Calib¶
- class acoular.calib.Calib¶
Bases:
InOut
Processing block for handling calibration data in *.xml or NumPy format.
This class implements the application of calibration factors to the data obtained from its
source
. The calibrated data can be accessed (e.g. for use in a block chain) via theresult()
generator. Depending on the source type, calibration can be performed in the time or frequency domain.Examples
Consider calibrating a time signal by specifying the calibration factors in NumPy format. Assume that the following white noise signal is in Volt and the sensitivity of the virtual sensor is 1e-2 V/Pa. Then, the voltage signal can be converted to a calibrated sound pressure signal by multiplying it with a calibration factor of 100 Pa/V.
>>> import acoular as ac >>> import numpy as np >>> >>> signal = ac.WNoiseGenerator(sample_freq=51200, >>> num_samples=51200, >>> rms=0.01).signal() >>> ts = ac.TimeSamples(data=signal[:, np.newaxis], sample_freq=51200) >>> calib = ac.Calib(source=ts) >>> calib.data = np.array([100]) >>> print(next(calib.result(num=1))) [[1.76405235]]
The calibrated data can then be further processed, e.g. by calculating the FFT of the calibrated data.
>>> fft = ac.RFFT(source=calib, block_size=16) >>> print(next(fft.result(num=1))) [[10.63879909+0.j 3.25957562-1.57652611j -2.27342854-3.39108312j 0.07458428+0.49657939j 1.772696 +3.92233098j 3.19543248+0.17988554j 0.3379041 -3.93342331j 0.93949242+2.5328611j 2.97352574+0.j ]]
One could also apply the calibration after the FFT calculation.

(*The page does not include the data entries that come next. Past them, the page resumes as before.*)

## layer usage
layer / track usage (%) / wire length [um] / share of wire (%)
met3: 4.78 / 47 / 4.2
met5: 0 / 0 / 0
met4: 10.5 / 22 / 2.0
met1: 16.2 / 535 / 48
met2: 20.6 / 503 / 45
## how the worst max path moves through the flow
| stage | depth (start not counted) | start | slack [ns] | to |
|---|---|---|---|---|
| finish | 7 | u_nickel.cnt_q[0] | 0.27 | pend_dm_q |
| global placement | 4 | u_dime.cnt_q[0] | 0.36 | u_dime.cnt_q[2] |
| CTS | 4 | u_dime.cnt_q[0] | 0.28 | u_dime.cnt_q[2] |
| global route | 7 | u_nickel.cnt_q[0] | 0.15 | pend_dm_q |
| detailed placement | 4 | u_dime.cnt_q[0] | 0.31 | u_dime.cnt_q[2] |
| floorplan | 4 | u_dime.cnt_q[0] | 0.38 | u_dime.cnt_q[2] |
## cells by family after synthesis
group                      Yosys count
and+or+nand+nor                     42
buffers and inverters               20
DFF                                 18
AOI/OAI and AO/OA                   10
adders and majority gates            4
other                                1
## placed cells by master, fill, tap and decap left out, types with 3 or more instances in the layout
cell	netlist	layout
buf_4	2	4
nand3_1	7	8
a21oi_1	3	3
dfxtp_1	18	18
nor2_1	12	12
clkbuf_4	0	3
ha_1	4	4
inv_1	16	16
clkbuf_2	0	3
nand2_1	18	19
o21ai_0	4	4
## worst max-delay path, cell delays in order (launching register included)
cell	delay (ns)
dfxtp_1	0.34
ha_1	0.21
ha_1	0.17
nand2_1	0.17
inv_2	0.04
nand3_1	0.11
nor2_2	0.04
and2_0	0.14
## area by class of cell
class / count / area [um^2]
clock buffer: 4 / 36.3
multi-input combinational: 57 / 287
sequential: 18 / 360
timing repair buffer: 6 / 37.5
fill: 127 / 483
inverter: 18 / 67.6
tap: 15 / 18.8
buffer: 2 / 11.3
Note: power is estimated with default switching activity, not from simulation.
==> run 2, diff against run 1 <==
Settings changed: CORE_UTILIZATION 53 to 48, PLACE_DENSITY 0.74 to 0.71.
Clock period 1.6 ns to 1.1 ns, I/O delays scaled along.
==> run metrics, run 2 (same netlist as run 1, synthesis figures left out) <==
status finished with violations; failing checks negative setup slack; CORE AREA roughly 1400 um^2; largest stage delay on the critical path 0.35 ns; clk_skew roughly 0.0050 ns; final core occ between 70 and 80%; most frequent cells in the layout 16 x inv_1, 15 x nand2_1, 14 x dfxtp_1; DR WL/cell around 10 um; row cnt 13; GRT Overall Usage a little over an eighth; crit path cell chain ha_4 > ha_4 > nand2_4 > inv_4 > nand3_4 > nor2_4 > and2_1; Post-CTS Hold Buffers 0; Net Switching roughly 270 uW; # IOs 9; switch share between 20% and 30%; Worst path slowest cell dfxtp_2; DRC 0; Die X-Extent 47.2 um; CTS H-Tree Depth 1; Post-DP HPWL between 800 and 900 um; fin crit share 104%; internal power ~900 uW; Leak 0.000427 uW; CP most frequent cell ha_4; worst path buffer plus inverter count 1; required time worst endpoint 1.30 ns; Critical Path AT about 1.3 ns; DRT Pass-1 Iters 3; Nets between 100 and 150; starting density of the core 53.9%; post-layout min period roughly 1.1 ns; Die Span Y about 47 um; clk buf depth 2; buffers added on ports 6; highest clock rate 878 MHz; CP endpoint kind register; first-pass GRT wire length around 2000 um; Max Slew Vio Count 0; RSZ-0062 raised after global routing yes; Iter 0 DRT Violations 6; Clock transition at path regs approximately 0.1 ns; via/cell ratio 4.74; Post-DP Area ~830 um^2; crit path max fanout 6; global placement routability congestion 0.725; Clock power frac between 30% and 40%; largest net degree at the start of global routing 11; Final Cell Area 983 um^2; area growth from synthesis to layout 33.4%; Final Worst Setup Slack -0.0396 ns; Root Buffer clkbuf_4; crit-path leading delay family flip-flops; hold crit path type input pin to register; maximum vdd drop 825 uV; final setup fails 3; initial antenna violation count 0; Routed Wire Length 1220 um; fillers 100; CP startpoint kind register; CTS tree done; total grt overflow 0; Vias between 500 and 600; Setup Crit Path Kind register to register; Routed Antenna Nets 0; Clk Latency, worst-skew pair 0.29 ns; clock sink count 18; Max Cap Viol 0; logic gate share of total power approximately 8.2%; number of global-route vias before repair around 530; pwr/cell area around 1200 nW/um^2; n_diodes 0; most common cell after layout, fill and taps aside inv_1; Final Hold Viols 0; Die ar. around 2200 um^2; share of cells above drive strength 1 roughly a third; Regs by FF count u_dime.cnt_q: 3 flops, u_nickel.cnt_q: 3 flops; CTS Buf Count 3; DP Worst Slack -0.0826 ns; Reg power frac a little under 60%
<file path="src/rtl/vga_rect_plotter.sv">
// vga_rect_plotter
//   Rectangle raster engine for the DESim VGA pixel interface. A command
//   (position, size, colour, mode) is latched on start. It is clipped against
//   the H_RES x V_RES screen and then scanned in row-major order, one pixel
//   per clock.
//
// Ports
//   CLOCK_50           rising-edge system clock
//   reset              synchronous, active-high reset
//   start              command strobe, honoured only when idle
//   mode               0 fill, 1 clear screen, 2 outline, 3 fill
//   x0, y0             top-left corner of the rectangle
//   width, height      rectangle size in pixels
//   color              draw colour
//   busy               command in progress
//   done               one-cycle completion pulse
//   VGA_X, VGA_Y       current pixel coordinate
//   VGA_COLOR          current pixel colour
//   plot               pixel write strobe
module vga_rect_plotter #(
    parameter int H_RES   = 640,
    parameter int V_RES   = 480,
    parameter int X_W     = 10,
    parameter int Y_W     = 9,
    parameter int COLOR_W = 24
) (
    input  logic               CLOCK_50,
    input  logic               reset,
    input  logic               start,
    input  logic [1:0]         mode,
    input  logic [X_W-1:0]     x0,
    input  logic [Y_W-1:0]     y0,
    input  logic [X_W:0]       width,
    input  logic [Y_W:0]       height,
    input  logic [COLOR_W-1:0] color,
    output logic               busy,
    output logic               done,
    output logic [X_W-1:0]     VGA_X,
    output logic [Y_W-1:0]     VGA_Y,
    output logic [COLOR_W-1:0] VGA_COLOR,
    output logic               plot
);

    typedef enum logic [1:0] {IDLE, CLIP, DRAW, DONE} state_t;

    localparam logic [X_W:0]   H_LIM  = (X_W+1)'(H_RES);
    localparam logic [Y_W:0]   V_LIM  = (Y_W+1)'(V_RES);
    localparam logic [X_W:0]   X_ONE  = (X_W+1)'(1);
    localparam logic [Y_W:0]   Y_ONE  = (Y_W+1)'(1);
    localparam logic [X_W-1:0] X_STEP = X_W'(1);
    localparam logic [Y_W-1:0] Y_STEP = Y_W'(1);

    state_t state, state_next;

    // Latched command.
    logic [X_W-1:0]     cmd_x0;
    logic [Y_W-1:0]     cmd_y0;
    logic [X_W:0]       cmd_w;
    logic [Y_W:0]       cmd_h;
    logic [COLOR_W-1:0] cmd_color;
    logic               outline;

    // Clipped scan limits and scan counters.
    logic [X_W:0]       x_last;
    logic [Y_W:0]       y_last;
    logic [X_W-1:0]     x_cnt;
    logic [Y_W-1:0]     y_cnt;

    logic [X_W:0]       x_room, x_end, x_off;
    logic [Y_W:0]       y_room, y_end, y_off;
    logic               empty, edge_hit, x_wrap, y_wrap;

    logic               busy_next, done_next, plot_next;
    logic [X_W-1:0]     vga_x_next;
    logic [Y_W-1:0]     vga_y_next;
    logic [COLOR_W-1:0] vga_color_next;

    // Clipping is done as "width > room left on screen" rather than by adding
    // first, so x0+width can never wrap the X_W+1 bit arithmetic. The room
    // value is garbage when x0 >= H_RES, but that case is rejected as empty.
    always_comb begin
        x_room   = H_LIM - {1'b0, cmd_x0};
        y_room   = V_LIM - {1'b0, cmd_y0};
        x_end    = (cmd_w > x_room) ? H_LIM : ({1'b0, cmd_x0} + cmd_w);
        y_end    = (cmd_h > y_room) ? V_LIM : ({1'b0, cmd_y0} + cmd_h);
        empty    = (cmd_w == '0) || (cmd_h == '0) ||
                   ({1'b0, cmd_x0} >= H_LIM) || ({1'b0, cmd_y0} >= V_LIM);

        // Far edges are found from the offset into the rectangle against the
        // unclipped size, so a clipped edge never matches and nothing wraps.
        x_off    = {1'b0, x_cnt} - {1'b0, cmd_x0};
        y_off    = {1'b0, y_cnt} - {1'b0, cmd_y0};
        edge_hit = (x_cnt == cmd_x0) || (x_off == cmd_w - X_ONE) ||
                   (y_cnt == cmd_y0) || (y_off == cmd_h - Y_ONE);

        x_wrap   = ({1'b0, x_cnt} == x_last);
        y_wrap   = ({1'b0, y_cnt} == y_last);
    end

    // NOTE: every signal gets a default before the case so no path leaves one
    // unassigned, which would otherwise infer a latch.
    always_comb begin
        state_next     = state;
        busy_next      = 1'b0;
        done_next      = 1'b0;
        plot_next      = 1'b0;
        vga_x_next     = VGA_X;
        vga_y_next     = VGA_Y;
        vga_color_next = VGA_COLOR;
        case (state)
            IDLE: begin
                if (start) begin
                    state_next = CLIP;
                    busy_next  = 1'b1;
                end
            end
            CLIP: begin
                busy_next  = 1'b1;
                state_next = empty ? DONE : DRAW;
            end
            DRAW: begin
                busy_next      = 1'b1;
                plot_next      = !outline || edge_hit;
                vga_x_next     = x_cnt;
                vga_y_next     = y_cnt;
                vga_color_next = cmd_color;
                if (x_wrap && y_wrap) begin
                    state_next = DONE;
                end
            end
            DONE: begin
                done_next  = 1'b1;
                state_next = IDLE;
            end
            default: state_next = IDLE;
        endcase
    end

    // NOTE: sequential state uses non-blocking assignments so every register
    // samples the pre-edge values, independent of statement order.
    always_ff @(posedge CLOCK_50) begin
        if (reset) begin
            state     <= IDLE;
            busy      <= 1'b0;
            done      <= 1'b0;
            plot      <= 1'b0;
            VGA_X     <= '0;
            VGA_Y     <= '0;
            VGA_COLOR <= '0;
        end else begin
            state     <= state_next;
            busy      <= busy_next;
            done      <= done_next;
            plot      <= plot_next;
            VGA_X     <= vga_x_next;
            VGA_Y     <= vga_y_next;
            VGA_COLOR <= vga_color_next;
        end
    end

    // NOTE: the command and scan registers have no reset. Each one is loaded
    // in IDLE or CLIP before DRAW reads it, so its power-up value is never seen.
    always_ff @(posedge CLOCK_50) begin
        case (state)
            IDLE: begin
                if (start) begin
                    if (mode == 2'd1) begin
                        cmd_x0 <= '0;
                        cmd_y0 <= '0;
                        cmd_w  <= H_LIM;
                        cmd_h  <= V_LIM;
                    end else begin
                        cmd_x0 <= x0;
                        cmd_y0 <= y0;
                        cmd_w  <= width;
                        cmd_h  <= height;
                    end
                    cmd_color <= color;
                    outline   <= (mode == 2'd2);
                end
            end
            CLIP: begin
                x_last <= x_end - X_ONE;
                y_last <= y_end - Y_ONE;
                x_cnt  <= cmd_x0;
                y_cnt  <= cmd_y0;
            end
            DRAW: begin
                if (x_wrap) begin
                    x_cnt <= cmd_x0;
                    y_cnt <= y_cnt + Y_STEP;
                end else begin
                    x_cnt <= x_cnt + X_STEP;
                end
            end
            default: ;
        endcase
    end

endmodule

</file>
### config.mk
export PLATFORM = sky130hd
export DESIGN_NAME = memory_access
export DESIGN_NICKNAME = d
export VERILOG_FILES = /design/src/rtl/memory_access.sv
export SDC_FILE = /design/constraint.sdc
export NUM_CORES = 1
export LEC_CHECK = 0
export CORE_ASPECT_RATIO = 0.6
export CORE_MARGIN = 5
export CORE_UTILIZATION = 36
export CTS_BUF_LIST = sky130_fd_sc_hd__clkbuf_8 sky130_fd_sc_hd__clkbuf_16
export DETAILED_ROUTE_END_ITERATION = 10
export PLACE_DENSITY = 0.87
export SLEW_MARGIN = 30
export SYNTH_ARGS = -nofsm -noshare
export SYNTH_HDL_FRONTEND = slang
export SYNTH_SLANG_ARGS = --single-unit
### constraint.sdc
create_clock -name clk -period 3.3 [get_ports clk]
set_clock_uncertainty 0.2 [all_clocks]
set_input_delay 0.33 -clock clk [delete_from_list [all_inputs] [get_ports clk]]
set_output_delay 0.33 -clock clk [all_outputs]
set_load 0.02 [all_outputs]
==> src/flat_wrapper.sv <==
// flat-port wrapper written by rule: the top's interface ports become plain ports
module wbus_arbiter_flat 
#(
  parameter int DW    = 8,
  parameter int N_SRC = 9,
  parameter int CW    = 8,
  parameter int SW    = $clog2(N_SRC + 1)
)
  (CLK, CLR, dbg_state, wb_src_data, wb_src_en, wb_wide_req, wb_wide_data, wb_clr_err, wb_bus, wb_bus_valid, wb_bus_src, wb_bus_hi, wb_wide_busy, wb_wide_done, wb_contention, wb_cont_cnt);
  wbus_if #(.DW(DW), .N_SRC(N_SRC), .CW(CW), .SW(SW)) wb_i ();
  input  logic CLK;
  input  logic CLR;
  output logic [1:0] dbg_state;
  input wire logic [$bits(wb_i.src_data)-1:0] wb_src_data;
  input wire logic [$bits(wb_i.src_en)-1:0] wb_src_en;
  input wire logic [$bits(wb_i.wide_req)-1:0] wb_wide_req;
  input wire logic [$bits(wb_i.wide_data)-1:0] wb_wide_data;
  input wire logic [$bits(wb_i.clr_err)-1:0] wb_clr_err;
  output wire logic [$bits(wb_i.bus)-1:0] wb_bus;
  output wire logic [$bits(wb_i.bus_valid)-1:0] wb_bus_valid;
  output wire logic [$bits(wb_i.bus_src)-1:0] wb_bus_src;
  output wire logic [$bits(wb_i.bus_hi)-1:0] wb_bus_hi;
  output wire logic [$bits(wb_i.wide_busy)-1:0] wb_wide_busy;
  output wire logic [$bits(wb_i.wide_done)-1:0] wb_wide_done;
  output wire logic [$bits(wb_i.contention)-1:0] wb_contention;
  output wire logic [$bits(wb_i.cont_cnt)-1:0] wb_cont_cnt;
  assign wb_i.src_data = wb_src_data;
  assign wb_i.src_en = wb_src_en;
  assign wb_i.wide_req = wb_wide_req;
  assign wb_i.wide_data = wb_wide_data;
  assign wb_i.clr_err = wb_clr_err;
  assign wb_bus = wb_i.bus;
  assign wb_bus_valid = wb_i.bus_valid;
  assign wb_bus_src = wb_i.bus_src;
  assign wb_bus_hi = wb_i.bus_hi;
  assign wb_wide_busy = wb_i.wide_busy;
  assign wb_wide_done = wb_i.wide_done;
  assign wb_contention = wb_i.contention;
  assign wb_cont_cnt = wb_i.cont_cnt;
  wbus_arbiter #(.DW(DW), .N_SRC(N_SRC), .CW(CW), .SW(SW)) u_core (.CLK(CLK), .CLR(CLR), .wb(wb_i), .dbg_state(dbg_state));
endmodule
==> config.mk <==
export PLATFORM = sky130hd
export DESIGN_NAME = wbus_arbiter_flat
export DESIGN_NICKNAME = d
export VERILOG_FILES = /design/src/rtl/wbus_if.sv /design/src/rtl/wbus_arbiter.sv /design/src/flat_wrapper.sv
export SDC_FILE = /design/constraint.sdc
export NUM_CORES = 1
export LEC_CHECK = 0
export ABC_AREA = 1
export BUFFER_PORTS_ARGS = -buffer_cell sky130_fd_sc_hd__buf_4
export CORE_ASPECT_RATIO = 0.7
export CORE_MARGIN = 10
export CORE_UTILIZATION = 35
export DETAILED_ROUTE_END_ITERATION = 10
export PLACE_DENSITY = 0.66
export SLEW_MARGIN = 20
export SYNTH_ARGS = -nofsm -noshare
export SYNTH_HDL_FRONTEND = slang
export SYNTH_SLANG_ARGS = --single-unit
==> constraint.sdc <==
create_clock -name CLK -period 1.88 [get_ports CLK]
set_input_delay 0.094 -clock CLK [delete_from_list [all_inputs] [get_ports CLK]]
set_output_delay 0.094 -clock CLK [all_outputs]
set_load 0.03 [all_outputs]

>>> fft = ac.RFFT(source=ts, block_size=16) >>> calib = ac.Calib(source=fft) >>> calib.data = 100 * np.ones(ts.num_channels * fft.num_freqs) >>> print(next(calib.result(num=1))) [[10.63879909+0.j 3.25957562-1.57652611j -2.27342854-3.39108312j 0.07458428+0.49657939j 1.772696 +3.92233098j 3.19543248+0.17988554j 0.3379041 -3.93342331j 0.93949242+2.5328611j 2.97352574+0.j ]]
Deprecated and will be removed in Acoular 25.10: This class serves as interface to load calibration data for the used microphone array. The calibration factors are stored as [Pa/unit].
- file = File(filter=['*.xml'], exists=True, desc='name of the xml file to import')¶
Name of the .xml file to be imported.
- num_mics = CInt(0, desc='number of microphones in the geometry')¶
Number of microphones in the calibration data, is set automatically when read from file or when data is set.
- data = CArray(desc='calibration data')¶
Array of calibration factors, is set automatically when read from file. Can be set manually by specifying a NumPy array with shape (num_channels, ) if
source
yields time domain signals. For frequency domain signals, the expected shape is (num_channels * num_freqs).
- invalid_channels = List(int, desc='list of invalid channels')¶
Channels that are to be treated as invalid.
- channels = Property(depends_on=['invalid_channels', 'num_mics'], desc='channel mask')¶
Channel mask to serve as an index for all valid channels, is set automatically.
- import_data()¶
Loads the calibration data from *.xml file .
- result(num)¶
Python generator that processes the source data and yields the time-signal block-wise.
This method needs to be implemented by the derived classes.
- Parameters:
- numint
This parameter defines the size of the blocks to be yielded (i.e. the number of samples per block)
- Yields:
- numpy.ndarray
Two-dimensional output data block of shape (num, sourcechannels) where sourcechannels is num_channels if the source data is in the time domain or sourcechannels is num_channels*num_freqs if the source data is in the frequency domain.